The recent revelation by Hon. M. Kuria of the alleged fixing of ICC suspects has been received with mixed reactions. Some politicians and religious leaders think Kuria’s claims are “opening up old wounds” and polarizing the nation. I beg to differ with this thinking. Kuria should be celebrated! He is launching the country into a very crucial process of genuine forgiveness, healing, and reconciliation.
It is true that the question of PEV is a serious and divisive matter. It is one of the regrettable moments of our history as a nation. Though it is eight years ago, the memories are still fresh in our minds. Many lives were lost, while others still bear the marks on their bodies, relationships between individuals and communities broken, and property destroyed. The worst thing to do is bury our heads on the sand and pretend that the problem does not exist. It will be insensitive of Kenyans to blindly say “let’s move on” without resolving the real issues amicably.
Over the last eight years, there have been efforts to ensure justice is implemented but this has been elusive and to some extent unsuccessful. There has also been attempts toward peace, reconciliation, and bring cohesion among communities but still much has not been achieved.

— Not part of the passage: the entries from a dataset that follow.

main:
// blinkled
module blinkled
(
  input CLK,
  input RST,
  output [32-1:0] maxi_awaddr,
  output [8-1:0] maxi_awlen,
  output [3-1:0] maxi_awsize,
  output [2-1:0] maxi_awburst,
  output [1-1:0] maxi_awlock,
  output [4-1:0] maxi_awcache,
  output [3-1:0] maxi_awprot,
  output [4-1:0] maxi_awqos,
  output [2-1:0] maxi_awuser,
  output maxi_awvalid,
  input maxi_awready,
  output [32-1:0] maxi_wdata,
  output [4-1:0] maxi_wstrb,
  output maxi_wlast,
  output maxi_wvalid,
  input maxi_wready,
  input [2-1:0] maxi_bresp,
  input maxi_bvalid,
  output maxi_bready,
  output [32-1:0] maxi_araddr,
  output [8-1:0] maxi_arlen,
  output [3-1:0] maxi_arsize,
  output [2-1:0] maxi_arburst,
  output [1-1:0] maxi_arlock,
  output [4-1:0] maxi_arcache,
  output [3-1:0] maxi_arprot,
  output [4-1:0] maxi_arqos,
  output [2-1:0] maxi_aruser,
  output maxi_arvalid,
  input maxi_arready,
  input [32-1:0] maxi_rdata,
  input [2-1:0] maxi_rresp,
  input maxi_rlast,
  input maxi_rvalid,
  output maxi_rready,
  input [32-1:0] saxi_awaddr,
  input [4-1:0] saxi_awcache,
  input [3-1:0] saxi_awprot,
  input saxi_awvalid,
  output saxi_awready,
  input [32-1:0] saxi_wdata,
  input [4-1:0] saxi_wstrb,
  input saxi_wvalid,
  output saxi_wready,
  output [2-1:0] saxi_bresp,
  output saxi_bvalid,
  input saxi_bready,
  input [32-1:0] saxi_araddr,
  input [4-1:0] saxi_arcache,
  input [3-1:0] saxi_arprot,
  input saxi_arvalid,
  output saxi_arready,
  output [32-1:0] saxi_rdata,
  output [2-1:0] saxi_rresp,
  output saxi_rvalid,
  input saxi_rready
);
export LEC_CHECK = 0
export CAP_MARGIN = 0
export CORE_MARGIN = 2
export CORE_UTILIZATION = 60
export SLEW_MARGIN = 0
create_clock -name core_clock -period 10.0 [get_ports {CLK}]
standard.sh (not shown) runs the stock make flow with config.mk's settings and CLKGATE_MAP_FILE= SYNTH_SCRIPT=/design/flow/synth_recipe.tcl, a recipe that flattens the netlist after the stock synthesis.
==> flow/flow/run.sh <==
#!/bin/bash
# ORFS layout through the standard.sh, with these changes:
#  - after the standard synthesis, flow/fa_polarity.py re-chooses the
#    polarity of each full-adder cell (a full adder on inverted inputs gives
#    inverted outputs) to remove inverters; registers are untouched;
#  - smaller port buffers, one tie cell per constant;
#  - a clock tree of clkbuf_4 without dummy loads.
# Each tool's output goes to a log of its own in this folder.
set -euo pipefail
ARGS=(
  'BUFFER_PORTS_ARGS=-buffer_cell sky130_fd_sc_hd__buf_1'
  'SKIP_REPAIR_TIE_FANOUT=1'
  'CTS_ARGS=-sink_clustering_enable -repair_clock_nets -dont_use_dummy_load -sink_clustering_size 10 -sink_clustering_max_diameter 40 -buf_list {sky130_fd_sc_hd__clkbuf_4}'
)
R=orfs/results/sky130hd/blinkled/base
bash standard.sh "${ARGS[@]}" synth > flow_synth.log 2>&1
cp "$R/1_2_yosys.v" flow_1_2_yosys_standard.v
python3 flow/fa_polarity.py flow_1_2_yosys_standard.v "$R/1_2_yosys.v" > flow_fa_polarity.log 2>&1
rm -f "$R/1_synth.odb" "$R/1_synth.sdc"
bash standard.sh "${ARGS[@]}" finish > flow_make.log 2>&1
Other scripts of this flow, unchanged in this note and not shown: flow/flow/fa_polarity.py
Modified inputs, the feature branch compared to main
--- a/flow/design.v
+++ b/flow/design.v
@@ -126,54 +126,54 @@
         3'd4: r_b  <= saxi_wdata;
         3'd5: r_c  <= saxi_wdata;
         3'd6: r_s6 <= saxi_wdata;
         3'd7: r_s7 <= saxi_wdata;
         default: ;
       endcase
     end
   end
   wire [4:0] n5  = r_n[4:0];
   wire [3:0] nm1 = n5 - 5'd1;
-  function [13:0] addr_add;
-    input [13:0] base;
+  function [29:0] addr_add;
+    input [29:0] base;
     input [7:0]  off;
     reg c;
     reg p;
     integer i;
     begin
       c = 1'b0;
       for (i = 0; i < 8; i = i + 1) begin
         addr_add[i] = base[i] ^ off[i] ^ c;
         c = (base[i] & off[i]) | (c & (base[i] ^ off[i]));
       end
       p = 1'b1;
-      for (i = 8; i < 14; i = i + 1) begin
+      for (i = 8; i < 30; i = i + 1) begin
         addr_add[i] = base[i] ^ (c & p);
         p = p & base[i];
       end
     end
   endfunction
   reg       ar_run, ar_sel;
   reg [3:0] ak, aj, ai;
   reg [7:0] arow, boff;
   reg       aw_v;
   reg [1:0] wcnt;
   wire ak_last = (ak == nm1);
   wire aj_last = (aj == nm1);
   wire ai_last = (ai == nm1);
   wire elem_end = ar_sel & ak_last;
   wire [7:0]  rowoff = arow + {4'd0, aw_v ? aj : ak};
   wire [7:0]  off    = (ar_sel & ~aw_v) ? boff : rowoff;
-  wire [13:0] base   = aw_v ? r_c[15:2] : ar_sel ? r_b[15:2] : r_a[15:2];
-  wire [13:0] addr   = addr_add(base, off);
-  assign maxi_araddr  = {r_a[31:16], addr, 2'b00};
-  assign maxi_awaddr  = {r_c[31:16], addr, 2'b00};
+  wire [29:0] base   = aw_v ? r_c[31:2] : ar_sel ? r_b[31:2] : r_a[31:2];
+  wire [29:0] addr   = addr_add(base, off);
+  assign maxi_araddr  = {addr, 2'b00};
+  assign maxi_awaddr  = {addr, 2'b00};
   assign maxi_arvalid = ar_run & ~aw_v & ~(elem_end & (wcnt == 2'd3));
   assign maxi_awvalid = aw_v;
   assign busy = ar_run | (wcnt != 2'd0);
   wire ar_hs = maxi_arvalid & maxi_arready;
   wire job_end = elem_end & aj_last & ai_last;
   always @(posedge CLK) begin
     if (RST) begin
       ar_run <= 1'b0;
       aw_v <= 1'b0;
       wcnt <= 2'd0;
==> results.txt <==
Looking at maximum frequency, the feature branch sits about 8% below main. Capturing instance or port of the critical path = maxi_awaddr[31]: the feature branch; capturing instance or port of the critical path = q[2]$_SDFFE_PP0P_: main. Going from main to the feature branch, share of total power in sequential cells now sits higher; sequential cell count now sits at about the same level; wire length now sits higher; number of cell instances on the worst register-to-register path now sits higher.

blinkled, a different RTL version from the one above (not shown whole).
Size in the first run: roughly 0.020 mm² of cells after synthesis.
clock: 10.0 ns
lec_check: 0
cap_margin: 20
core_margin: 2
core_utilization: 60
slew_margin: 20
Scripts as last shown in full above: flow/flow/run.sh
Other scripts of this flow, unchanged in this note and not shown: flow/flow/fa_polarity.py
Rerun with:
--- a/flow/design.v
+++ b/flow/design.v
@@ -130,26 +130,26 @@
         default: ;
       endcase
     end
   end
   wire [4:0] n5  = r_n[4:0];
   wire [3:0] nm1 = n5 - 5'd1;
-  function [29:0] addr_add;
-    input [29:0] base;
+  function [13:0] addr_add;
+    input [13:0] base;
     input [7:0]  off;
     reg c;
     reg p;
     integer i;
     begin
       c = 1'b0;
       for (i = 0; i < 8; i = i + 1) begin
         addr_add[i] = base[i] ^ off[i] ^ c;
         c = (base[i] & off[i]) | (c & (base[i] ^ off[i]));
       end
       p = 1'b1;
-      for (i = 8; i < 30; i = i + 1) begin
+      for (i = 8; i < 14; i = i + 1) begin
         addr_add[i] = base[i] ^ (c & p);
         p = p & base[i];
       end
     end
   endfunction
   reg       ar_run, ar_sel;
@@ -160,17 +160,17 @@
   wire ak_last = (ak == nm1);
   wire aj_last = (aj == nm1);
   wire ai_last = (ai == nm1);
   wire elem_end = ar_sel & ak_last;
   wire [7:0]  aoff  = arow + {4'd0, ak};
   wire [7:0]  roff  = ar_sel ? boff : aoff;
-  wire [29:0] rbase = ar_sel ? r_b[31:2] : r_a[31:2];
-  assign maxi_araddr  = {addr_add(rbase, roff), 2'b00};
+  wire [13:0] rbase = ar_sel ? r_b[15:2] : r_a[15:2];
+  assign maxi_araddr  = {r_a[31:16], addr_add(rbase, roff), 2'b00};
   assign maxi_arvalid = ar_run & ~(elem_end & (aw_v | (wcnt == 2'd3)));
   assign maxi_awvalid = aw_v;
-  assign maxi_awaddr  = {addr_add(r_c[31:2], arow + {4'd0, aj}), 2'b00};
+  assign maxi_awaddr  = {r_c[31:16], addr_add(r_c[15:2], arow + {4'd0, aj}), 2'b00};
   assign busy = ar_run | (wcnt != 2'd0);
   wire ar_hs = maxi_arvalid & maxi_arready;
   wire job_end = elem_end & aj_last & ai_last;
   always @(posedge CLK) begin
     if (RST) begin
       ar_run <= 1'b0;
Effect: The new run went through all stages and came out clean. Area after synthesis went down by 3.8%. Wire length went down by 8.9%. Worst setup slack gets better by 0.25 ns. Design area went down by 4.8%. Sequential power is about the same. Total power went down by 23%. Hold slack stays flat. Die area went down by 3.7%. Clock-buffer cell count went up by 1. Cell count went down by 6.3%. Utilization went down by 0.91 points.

As a matter of fact, today the issue of PEV is still an emotive issue(no wonder we still call it a ‘wound’ not a ‘scar’) because no passionate move has been pursued to bring healing. We have never resolved our issues; we buried them like the person who resorts to chang’aa to forget his problems. During the last general election many people travelled to their rural/tribal homes because “who knows what could happen”. I take this as an indicator that we have only wished our problems away and have not decisively dealt with them.
Hon. Kuria’s ‘fixing’ claims and disclosure of his role in relation to the PEV cases is fundamental because it can redirect us into a path to genuine forgiveness, healing and reconciliation. The foundational step toward genuine forgiveness, healing, and reconciliation is confession. It sounds simple yet it is not an easy thing to do. It takes courage to say, “I am sorry, I did it. Forgive me”. It is a courageous move because it expresses one’s willingness to accept responsibility and consequence of their actions.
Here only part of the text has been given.